In maize, we identified a large number of imprinted candidate genes, 518 MEGs and 311 PEGs (Fig. 3). 85 MEGs (16%) and 84 PEGs (27%) were identified from at least two different datasets, leading to an overlap of MEGs similar to the one found in the originally published lists (Fig. 3). The number of candidate imprinted genes varied a lot between datasets, limiting the maximum number of genes shared by all four datasets. The proportion of non-shared MEGs and PEGs decreased for all datasets, except for Waters MEGs and PEGs which increased from 31% to 74% and from 41% to 73%, respectively, likely due to the significant increase in the number of imprinted candidate genes (Fig. 3).

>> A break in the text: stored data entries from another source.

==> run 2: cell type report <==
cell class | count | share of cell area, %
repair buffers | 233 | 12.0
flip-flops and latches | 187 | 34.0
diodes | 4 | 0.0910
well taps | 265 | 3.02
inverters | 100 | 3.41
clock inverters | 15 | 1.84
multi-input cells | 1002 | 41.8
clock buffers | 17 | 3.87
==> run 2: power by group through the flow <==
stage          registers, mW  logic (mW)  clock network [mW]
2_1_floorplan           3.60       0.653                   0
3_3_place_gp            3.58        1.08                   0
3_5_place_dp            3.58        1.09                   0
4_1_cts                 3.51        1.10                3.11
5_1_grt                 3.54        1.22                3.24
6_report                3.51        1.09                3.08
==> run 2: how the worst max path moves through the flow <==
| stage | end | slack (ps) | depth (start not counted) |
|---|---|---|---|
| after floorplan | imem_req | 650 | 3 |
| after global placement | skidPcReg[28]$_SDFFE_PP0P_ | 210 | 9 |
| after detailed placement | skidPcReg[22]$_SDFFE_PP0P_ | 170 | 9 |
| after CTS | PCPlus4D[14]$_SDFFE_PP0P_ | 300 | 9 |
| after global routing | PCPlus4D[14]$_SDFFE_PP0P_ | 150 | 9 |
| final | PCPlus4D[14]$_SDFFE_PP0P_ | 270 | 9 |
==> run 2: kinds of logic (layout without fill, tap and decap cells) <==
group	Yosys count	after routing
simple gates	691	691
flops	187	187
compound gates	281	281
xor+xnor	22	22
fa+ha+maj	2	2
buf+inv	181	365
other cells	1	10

In contrast, the Zhang datasets, as well as the PEGs identified from the Xin dataset, showed almost no exclusive candidate imprinted genes.
Furthermore, we identified the top50 imprinted candidate genes, which are statistically most significant for each dataset and compared the number of shared genes (Supplemental Figure S3). Between 13-28 candidate genes were common to all compared datasets and the proportion of non-shared candidates decreased or was similar as in the originally published lists except for the Hsieh PEGs.

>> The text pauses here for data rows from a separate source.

[src/rtl/instr_fetch_if.sv]
// Fetch-unit bus: decode redirect/freeze, instruction memory port, and the decode output slot.
interface instr_fetch_if;
  logic [31:0] Alt_PC_IN;
  logic        Request_Alt_PC_IN;
  logic        WANT_FREEZE_IN;
  logic [31:0] IMem_Addr_OUT;
  logic        IMem_Req_OUT;
  logic        IMem_Ready_IN;
  logic [31:0] IMem_Data_IN;
  logic        IMem_Valid_IN;
  logic [31:0] Instr1_OUT;
  logic [31:0] Instr_PC_OUT;
  logic [31:0] Instr_PC_Plus4_OUT;
  logic        Instr_Valid_OUT;

  modport master (
    input  Alt_PC_IN, Request_Alt_PC_IN, WANT_FREEZE_IN,
    input  IMem_Ready_IN, IMem_Data_IN, IMem_Valid_IN,
    output IMem_Addr_OUT, IMem_Req_OUT,
    output Instr1_OUT, Instr_PC_OUT, Instr_PC_Plus4_OUT, Instr_Valid_OUT
  );

  modport slave (
    output Alt_PC_IN, Request_Alt_PC_IN, WANT_FREEZE_IN,
    output IMem_Ready_IN, IMem_Data_IN, IMem_Valid_IN,
    input  IMem_Addr_OUT, IMem_Req_OUT,
    input  Instr1_OUT, Instr_PC_OUT, Instr_PC_Plus4_OUT, Instr_Valid_OUT
  );
endinterface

In summary, a reanalysis of the datasets using our edgeR-based pipeline produced gene lists with a clearly larger overlap in Arabidopsis, despite identifying a larger number of imprinted candidate genes with less pronounced allelic imbalance. Thus, the Jaccard similarity indices between Arabidopsis datasets were higher both for MEGs and PEGs after reanalysis with edgeR compared to the originally published gene lists (Supplemental Table S3). For maize, however, we did not see an increase in dataset concordance after reanalysis.
Reanalysis Using the edgeR Analysis Pipeline Identifies Novel Imprinted Candidate Genes in Comparioson to the Original Analysis
Having identified imprinted candidate genes using our new analysis pipeline, we compared the candidate genes pairwise with the lists from the original publications (Fig. 4). When comparing with our candidate MEGs and PEGs at a 5% FDR cut-off, 26-95% of previously published imprinted candidate genes were also identified by our pipeline.

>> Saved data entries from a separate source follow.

## config.mk

```make
export PLATFORM = sky130hd
export DESIGN_NAME = fifo_out_rr_arbiter_flat
export DESIGN_NICKNAME = d
export VERILOG_FILES = /design/src/rtl/fifo_out_pkg.sv /design/src/rtl/fifo_out_rr_arbiter_if.sv /design/src/rtl/rr_pick.sv /design/src/rtl/fifo_out_rr_arbiter.sv /design/src/flat_wrapper.sv
export SDC_FILE = /design/constraint.sdc
export NUM_CORES = 1
export LEC_CHECK = 0
export BUFFER_PORTS_ARGS = -buffer_cell sky130_fd_sc_hd__buf_4
export CORE_UTILIZATION = 44
export DETAILED_ROUTE_END_ITERATION = 7
export PLACE_DENSITY = 0.84
export SLEW_MARGIN = 15
export SYNTH_ARGS = -nofsm -noshare
export SYNTH_HDL_FRONTEND = slang
export SYNTH_SLANG_ARGS = --single-unit
```

## constraint.sdc

```tcl
create_clock -name clk -period 2.9 [get_ports clk]
set_clock_uncertainty 0.2 [all_clocks]
set_input_delay 0.58 -clock clk [delete_from_list [all_inputs] [get_ports clk]]
set_output_delay 0.58 -clock clk [all_outputs]
set_load 0.03 [all_outputs]
```

## src/rtl/fifo_out_pkg.sv

```systemverilog
// Shared types and constants for the fifo_out arbiter slice.
//   FIFO_DATA_W : default stream data width
//   fifo_data_t : one FIFO word at the default width
//   arb_state_e : arbiter FSM states
//   id_width()  : width of a requester index (at least 1 bit)
package fifo_out_pkg;

  localparam int unsigned FIFO_DATA_W = 16;

  typedef logic [FIFO_DATA_W-1:0] fifo_data_t;

  typedef enum logic {
    ARB_IDLE  = 1'b0,
    ARB_BURST = 1'b1
  } arb_state_e;

  function automatic int unsigned id_width(input int unsigned n);
    return (n > 1) ? $clog2(n) : 1;
  endfunction

endpackage

```

## src/rtl/fifo_out_rr_arbiter_if.sv

```systemverilog
// Bundle of the per-requester FIFO read ports and the merged downstream port.
//   in_data/in_vld/in_rdy          : NUM_REQ FIFO read streams (packed, requester i at [i*DATA_W +: DATA_W])
//   data_out/data_out_vld/data_out_rdy : merged valid/ready output
//   grant_id/busy                  : arbitration status
// slave modport is the arbiter side, master modport is the driver/monitor side.
interface fifo_out_rr_arbiter_if
  import fifo_out_pkg::*;
#(
  parameter int unsigned NUM_REQ = 4,
  parameter int unsigned DATA_W  = FIFO_DATA_W
);

  localparam int unsigned ID_W = id_width(NUM_REQ);

  logic [NUM_REQ*DATA_W-1:0] in_data;
  logic [NUM_REQ-1:0]        in_vld;
  logic [NUM_REQ-1:0]        in_rdy;
  logic [DATA_W-1:0]         data_out;
  logic                      data_out_vld;
  logic                      data_out_rdy;
  logic [ID_W-1:0]           grant_id;
  logic                      busy;

  modport slave (
    input  in_data, in_vld, data_out_rdy,
    output in_rdy, data_out, data_out_vld, grant_id, busy
  );

  modport master (
    output in_data, in_vld, data_out_rdy,
    input  in_rdy, data_out, data_out_vld, grant_id, busy
  );

endinterface

```

## src/rtl/rr_pick.sv

```systemverilog
// Combinational rotating-priority selector: returns the first set bit of req
// found by searching upward from ptr with wrap-around.
//   req   : request vector
//   ptr   : index with highest priority (must be < N)
//   found : any request set
//   idx   : index of the selected request (0 when none)
module rr_pick #(
  parameter int unsigned N    = 4,
  parameter int unsigned ID_W = 2
) (
  input  logic [N-1:0]    req,
  input  logic [ID_W-1:0] ptr,
  output logic            found,
  output logic [ID_W-1:0] idx
);

  localparam int unsigned SUM_W = ID_W + 1;

  logic [SUM_W-1:0] pos;

  // Walk offsets 0..N-1 from ptr; the first hit wins.
  always_comb begin
    found = 1'b0;
    idx   = '0;
    pos   = '0;
    for (int unsigned k = 0; k < N; k++) begin
      pos = {1'b0, ptr} + SUM_W'(k);
      if (pos >= SUM_W'(N)) pos = pos - SUM_W'(N);
      if (!found && req[ID_W'(pos)]) begin
        found = 1'b1;
        idx   = ID_W'(pos);
      end
    end
  end

endmodule

```

## src/rtl/fifo_out_rr_arbiter.sv

```systemverilog
// Round-robin burst arbiter merging NUM_REQ FIFO read streams onto one
// registered valid/ready output. A grant is held for up to BURST_LEN beats or
// until the granted stream runs dry; each new grant costs one idle cycle.
//   clk, rst_n : clock, synchronous active-low reset
//   bus        : fifo_out_rr_arbiter_if.slave (streams in, merged stream out, status)
module fifo_out_rr_arbiter
  import fifo_out_pkg::*;
#(
  parameter int unsigned NUM_REQ   = 4,
  parameter int unsigned DATA_W    = FIFO_DATA_W,
  parameter int unsigned BURST_LEN = 4
) (
  input logic                 clk,
  input logic                 rst_n,
  fifo_out_rr_arbiter_if.slave bus
);

  localparam int unsigned     ID_W      = id_width(NUM_REQ);
  localparam int unsigned     CNT_W     = $clog2(BURST_LEN + 1);
  localparam logic [ID_W-1:0]  LAST_ID   = ID_W'(NUM_REQ - 1);
  localparam logic [CNT_W-1:0] LAST_BEAT = CNT_W'(BURST_LEN - 1);

  arb_state_e         state_q, state_d;
  logic [ID_W-1:0]    rr_ptr_q, rr_ptr_d;
  logic [ID_W-1:0]    grant_id_q, grant_id_d;
  logic [CNT_W-1:0]   beat_cnt_q, beat_cnt_d;
  logic [DATA_W-1:0]  data_out_q, data_out_d;
  logic               data_out_vld_q, data_out_vld_d;

  logic               out_load_c;
  logic               xfer_c;
  logic               pick_found_c;
  logic [ID_W-1:0]    pick_idx_c;
  logic [ID_W-1:0]    rr_next_c;
  logic [NUM_REQ-1:0] in_rdy_c;
  logic [DATA_W-1:0]  grant_data_c;

  rr_pick #(
    .N    (NUM_REQ),
    .ID_W (ID_W)
  ) u_pick (
    .req   (bus.in_vld),
    .ptr   (rr_ptr_q),
    .found (pick_found_c),
    .idx   (pick_idx_c)
  );

  // Output register may take a new beat when empty or being drained this cycle.
  assign out_load_c = !data_out_vld_q || bus.data_out_rdy;

  assign rr_next_c = (grant_id_q == LAST_ID) ? '0 : grant_id_q + ID_W'(1);

  // Data of the currently granted requester.
  always_comb begin
    grant_data_c = '0;
    for (int unsigned i = 0; i < NUM_REQ; i++) begin
      if (grant_id_q == ID_W'(i)) grant_data_c = bus.in_data[i*DATA_W +: DATA_W];
    end
  end

  // Next-state, output-stage and handshake logic.
  always_comb begin
    state_d        = state_q;
    rr_ptr_d       = rr_ptr_q;
    grant_id_d     = grant_id_q;
    beat_cnt_d     = beat_cnt_q;
    data_out_d     = data_out_q;
    data_out_vld_d = data_out_vld_q;
    in_rdy_c       = '0;
    xfer_c         = 1'b0;

    // A loadable output stage empties unless a new beat is written below.
    if (out_load_c) data_out_vld_d = 1'b0;

    case (state_q)
      ARB_IDLE: begin
        if (pick_found_c) begin
          grant_id_d = pick_idx_c;
          beat_cnt_d = '0;
          state_d    = ARB_BURST;
        end
      end
      ARB_BURST: begin
        // Gated by rst_n so no upstream word is consumed while in reset.
        in_rdy_c[grant_id_q] = out_load_c && rst_n;
        xfer_c = bus.in_vld[grant_id_q] && in_rdy_c[grant_id_q];
        if (xfer_c) begin
          data_out_d     = grant_data_c;
          data_out_vld_d = 1'b1;
          beat_cnt_d     = beat_cnt_q + CNT_W'(1);
          if (beat_cnt_q == LAST_BEAT) begin
            state_d  = ARB_IDLE;
            rr_ptr_d = rr_next_c;
          end
        end else if (out_load_c && !bus.in_vld[grant_id_q]) begin
          // Granted stream ran dry: give up the grant without taking a beat.
          state_d  = ARB_IDLE;
          rr_ptr_d = rr_next_c;
        end
      end
    endcase
  end

  // State and output registers.
  always_ff @(posedge clk) begin
    if (!rst_n) begin
      state_q        <= ARB_IDLE;
      rr_ptr_q       <= '0;
      grant_id_q     <= '0;
      beat_cnt_q     <= '0;
      data_out_q     <= '0;
      data_out_vld_q <= 1'b0;
    end else begin
      state_q        <= state_d;
      rr_ptr_q       <= rr_ptr_d;
      grant_id_q     <= grant_id_d;
      beat_cnt_q     <= beat_cnt_d;
      data_out_q     <= data_out_d;
      data_out_vld_q <= data_out_vld_d;
    end
  end

  assign bus.in_rdy       = in_rdy_c;
  assign bus.data_out     = data_out_q;
  assign bus.data_out_vld = data_out_vld_q;
  assign bus.grant_id     = grant_id_q;
  assign bus.busy         = (state_q == ARB_BURST);

endmodule

```

## src/flat_wrapper.sv

```systemverilog
// flat-port wrapper written by rule: the top's interface ports become plain ports
module fifo_out_rr_arbiter_flat import fifo_out_pkg::*;
#(
  parameter int unsigned NUM_REQ   = 4,
  parameter int unsigned DATA_W    = FIFO_DATA_W,
  parameter int unsigned BURST_LEN = 4
)
  (clk, rst_n, bus_in_data, bus_in_vld, bus_data_out_rdy, bus_in_rdy, bus_data_out, bus_data_out_vld, bus_grant_id, bus_busy);
  fifo_out_rr_arbiter_if #(.NUM_REQ(NUM_REQ), .DATA_W(DATA_W)) bus_i ();
  input logic clk;
  input logic rst_n;
  input wire logic [$bits(bus_i.in_data)-1:0] bus_in_data;
  input wire logic [$bits(bus_i.in_vld)-1:0] bus_in_vld;
  input wire logic [$bits(bus_i.data_out_rdy)-1:0] bus_data_out_rdy;
  output wire logic [$bits(bus_i.in_rdy)-1:0] bus_in_rdy;
  output wire logic [$bits(bus_i.data_out)-1:0] bus_data_out;
  output wire logic [$bits(bus_i.data_out_vld)-1:0] bus_data_out_vld;
  output wire logic [$bits(bus_i.grant_id)-1:0] bus_grant_id;
  output wire logic [$bits(bus_i.busy)-1:0] bus_busy;
  assign bus_i.in_data = bus_in_data;
  assign bus_i.in_vld = bus_in_vld;
  assign bus_i.data_out_rdy = bus_data_out_rdy;
  assign bus_in_rdy = bus_i.in_rdy;
  assign bus_data_out = bus_i.data_out;
  assign bus_data_out_vld = bus_i.data_out_vld;
  assign bus_grant_id = bus_i.grant_id;
  assign bus_busy = bus_i.busy;
  fifo_out_rr_arbiter #(.NUM_REQ(NUM_REQ), .DATA_W(DATA_W), .BURST_LEN(BURST_LEN)) u_core (.clk(clk), .rst_n(rst_n), .bus(bus_i));
endmodule
```

==> flow_summary.yaml <==
die:
  die-width_um: 65.30
  io-pin-count: 95
  core_ar_um2: 3744
  initial_utilization_pct: 47.09
  die_height_um: 65.30
  number_of_rows_in_the_core_area: 22
  total_die_area_um2: 4264
timing:
  post-route-period-util_pct: 93.19
  relSlewSlack_pct: 51.84
  fmaxAchievable_ghz: 0.3700
  finalWorstSetupSlack_ps: 197.6
  hold-worst-slack_ps: 264.9
  timing.final.max_slew_violations: 0
  hold_viol: 0
  totalNegativeSetupSlack_ps: 0
  grt_setup_unrepaired: "false"
  max_slew.worst_pin.slew_ps: 722.5
  min_period_ps: 2702
  setup_viol_count_final: 0
clock_tree:
  clk-insertion-delay-late_ps: 270
  cts_root_buffer: "sky130_fd_sc_hd__clkbuf_8"
  cts_made_buffers: 3
  clk_pin_slew_worst_paths_ps: 90
  cts_hold_buffers: 0
  cts-htree-levels: 1
  cts_max_path_buffers: 2
  cts_num_sinks: 25
  post_cts_buffers: 0
  tritoncts: "built"
  cts.repair.resized: 0
global_route:
  vias_in_the_first_global_route: 1862
  grt_antenna_before_repair: 0
  grt_start_max_net_pins: 32
  gr-total-overflow: 0
  groute.usage.overall_pct: 24.48
  grt_pass1_wl_mm: 8.252
placement:
  port_buffers: 94
  dp_worst_setup_slack_ps: 449.2
  hpwlAfterDp_mm: 3.885
  gp_congestion: 0.8465
flow_run:
  maxCapViolations: 0
drt:
  routed-via-count: 1962
  post_drt_wl_per_cell_um: 13.83
  dr.pass1.iters: 4
  drc: 0
  drt.antenna.violating_nets: 0
  drt_iter0_markers: 136
  vias_per_cell: 5.274
  postRouteWirelength_mm: 5.145
critical_path:
  critical_path_class: "reg2out"
  crit_path_max_fanout: 24
  critPathLaunchType: "register"
  worst_ep_required_time_ps: 2120
  crit_path_end_kind: "primary output"
  critPathArrivalTime_ps: 1920
pwr:
  power.switching_fraction_pct: 33.82
  power.clock.fraction_pct: 21.1
  worst_ir_drop_vdd_mv: 0.2381
  sequential_cell_fraction_of_total_power_pct: 40.4
  power.internal_w: 0.0006481
  share_comb_of_total_power_pct: 38.6
  power.density_cell_area_nw_per_um2: 386.2
  p_switching_w: 0.0003312
  p_leak_nw: 1.324
  total_power_w: 0.0009794
synthesis:
  synthTopCellsByArea: "sky130_fd_sc_hd__dfxtp_1 28%, sky130_fd_sc_hd__mux2i_1 12%, sky130_fd_sc_hd__a21oi_1 9.1%"
  postSynthNetCount: 316
  ys_seq_area_share_pct: 28.39
  average_instance_area_after_synthesis_um2: 7.376
  synth-seq-cells: 25
  netlist.top_cell.by_area: "sky130_fd_sc_hd__dfxtp_1"
  synth_cell_types: 30
  yosys.area.top_type_share_pct: 28.39
  yosys_warning_count: 0
  synth_area_um2: 1763
  syn_inst: 239
cells_and_area:
  layout_common_cells: "101 x sky130_fd_sc_hd__buf_4, 40 x sky130_fd_sc_hd__nand2_1, 32 x sky130_fd_sc_hd__a21oi_1"
  layout.cells.most_common: "sky130_fd_sc_hd__buf_4"
  postLayoutCoreUtil_pct: 67.75
  area_added_between_synthesis_and_finish_pct: 43.86
  diodes: 0
  num-nets-final: 402
  share_of_cells_above_drive_strength_1_pct: 33.95
run_status:
  run_status: "finished, final reports clean"
hold_path:
  worst_min_delay_path_class: "reg2reg"
state kept, by name (all words and copies together) (netlist names):
signal,cells
u_core.rr_ptr_q,2
u_core.bus.grant_id,2
u_core.beat_cnt_q,3
u_core.bus.data_out_vld,1
u_core.bus.busy,1
u_core.bus.data_out,16
final timing paths:
check	from	end	slack [ps]	depth (start not counted)
worst max-delay path	u_core.bus.grant_id[0]	bus_in_rdy[1]	200	3
worst min-delay path	u_core.bus.data_out[8]	u_core.bus.data_out[8]	260	2
worst max register to register	u_core.bus.grant_id[0]	u_core.beat_cnt_q[1]	430	6
worst min register to register	u_core.bus.data_out[8]	u_core.bus.data_out[8]	260	2
power by group through the flow:
stage	Combinational, W	Clock [W]	Sequential [W]
2_1_floorplan	0.000183	0	0.000441
3_3_place_gp	0.000368	0	0.000401
3_5_place_dp	0.000377	0	0.000402
4_1_cts	0.000378	0.000212	0.000395
5_1_grt	0.000413	0.000227	0.000399
6_report	0.000378	0.000206	0.000395
routing by layer:
| layer | up-vias | share of wire (%) | global-route usage (%) |
|---|---|---|---|
| li1 | 993 | - | - |
| met1 | 889 | 44 | 32.09 |
| met2 | 74 | 48 | 41.88 |
| met3 | 6 | 6.6 | 4.167 |
| met4 | 0 | 0.86 | 4.891 |
| met5 | - | 0 | 0 |
metrics by stage:
stage | cell area [µm²] | std cells
after global routing | 2536 | 372
after floorplan | 1763 | 239
after CTS | 2536 | 372
final | 2536 | 372
after detailed placement | 2490 | 368
after global placement | 2490 | 368
worst max-delay path, cell delays in order (launching register included):
cell	delay [ps]
sky130_fd_sc_hd__dfxtp_1	560
sky130_fd_sc_hd__ha_1	700
sky130_fd_sc_hd__and2_1	240
sky130_fd_sc_hd__buf_4	160
cell type report:
cell class                 instances  area [µm²]
clock buffer                       3       41.29
sequential                        25       500.5
inverter                          21       78.83
multi-input combinational        173        1092
fill                             353        1207
tap                               48       60.06
timing repair buffer             101       758.2
clock inverter                     1       5.005
synth_stat cells:
master,instances
sky130_fd_sc_hd__o21ai_0,18
sky130_fd_sc_hd__or2_2,1
sky130_fd_sc_hd__clkbuf_1,13
sky130_fd_sc_hd__nand3_1,6
sky130_fd_sc_hd__buf_4,3
sky130_fd_sc_hd__buf_2,4
sky130_fd_sc_hd__and3_1,2
sky130_fd_sc_hd__o221ai_1,1
sky130_fd_sc_hd__o2111ai_1,1
sky130_fd_sc_hd__o211ai_1,2
sky130_fd_sc_hd__dfxtp_1,25
sky130_fd_sc_hd__o221ai_2,1
sky130_fd_sc_hd__and2_1,5
sky130_fd_sc_hd__a221oi_1,1
sky130_fd_sc_hd__a21boi_0,4
sky130_fd_sc_hd__a21o_1,1
sky130_fd_sc_hd__nand3b_1,2
sky130_fd_sc_hd__ha_1,6
sky130_fd_sc_hd__nand2_1,40
sky130_fd_sc_hd__a22oi_1,15
sky130_fd_sc_hd__mux2_2,1
sky130_fd_sc_hd__and3_4,1
sky130_fd_sc_hd__mux2i_1,22
sky130_fd_sc_hd__inv_1,21
sky130_fd_sc_hd__nor2b_1,3
sky130_fd_sc_hd__a21oi_1,32
sky130_fd_sc_hd__nor2_1,5
sky130_fd_sc_hd__mux4_2,1
sky130_fd_sc_hd__nand2b_1,1
sky130_fd_sc_hd__nor4_1,1
logic make-up after synthesis:
logic type | synth area share (%)
AO/OA/AOI/OAI | 25.91
adder cells (fa/ha/maj) | 4.258
buffers and inverters | 9.653
flip-flops | 28.39
multiplexers | 14.41
AND/OR/NAND/NOR | 17.39
Note: power is estimated with default switching activity, not from simulation.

From the reanalysis we selected the genes with topmost significance to get the equivalent number of the previously published imprinted candidate genes and compared them to the original publications. Arabidopsis PEGs and maize MEGs and PEGs generally overlapped at 40-78% between the reanalysis and the original gene lists (Supplemental Figure S4), much higher than for Arabidopsis MEGs, where often only negligible overlaps were observed.
In conclusion, the reanalysis with a standardized analytical pipeline identifies a large number of similar candidates but also additional novel candidate genes. Furthermore, it fails to identify previously called imprinted candidates, likely owing to the improved statistical analysis, which takes into account count overdispersion and neglects large allelic biases in transcripts covered by a low number of reads.
Consistent Reanalysis Using Fisher's Exact Test Identifies Fewer Overlapping Imprinted Candidate Genes
We also reanalyzed the data from the seven studies using the "Fisher-combined" method in order to assess its performance with real data. We selected the genes with topmost significance to get for each dataset the equivalent number of the previously published imprinted candidate genes (Supplemental Figure S5). In Arabidopsis, the number of genes identified from all three datasets (5 MEGs and 0 PEGs; Supplemental Figure S5) was only a fraction than after reanalysis with edgeR (58 MEGs and 8 PEGs; Supplemental Figure S6). Also the number of genes shared between at least two different datasets (60 MEGs and 6 PEGs; Supplemental Figure S5) was clearly smaller than after reanalysis with edgeR (123 MEGs and 27 PEGs; Supplemental Figure S6). The proportion of non-shared genes was 50-95% per dataset, much higher than after reanalysis with edgeR, where proportions of non-shared genes were 10-40%. A reanalysis of the maize datasets using the “Fisher-combined” method produced a similar concordance between datasets as edgeR (Supplemental Figures S5,6). Accordingly, Jaccard similarity indices between datasets were markedly higher after reanalysis with edgeR both for MEGs and PEGs compared with Fisher-combined reanalysis or the originally published gene lists (Supplemental Table S3).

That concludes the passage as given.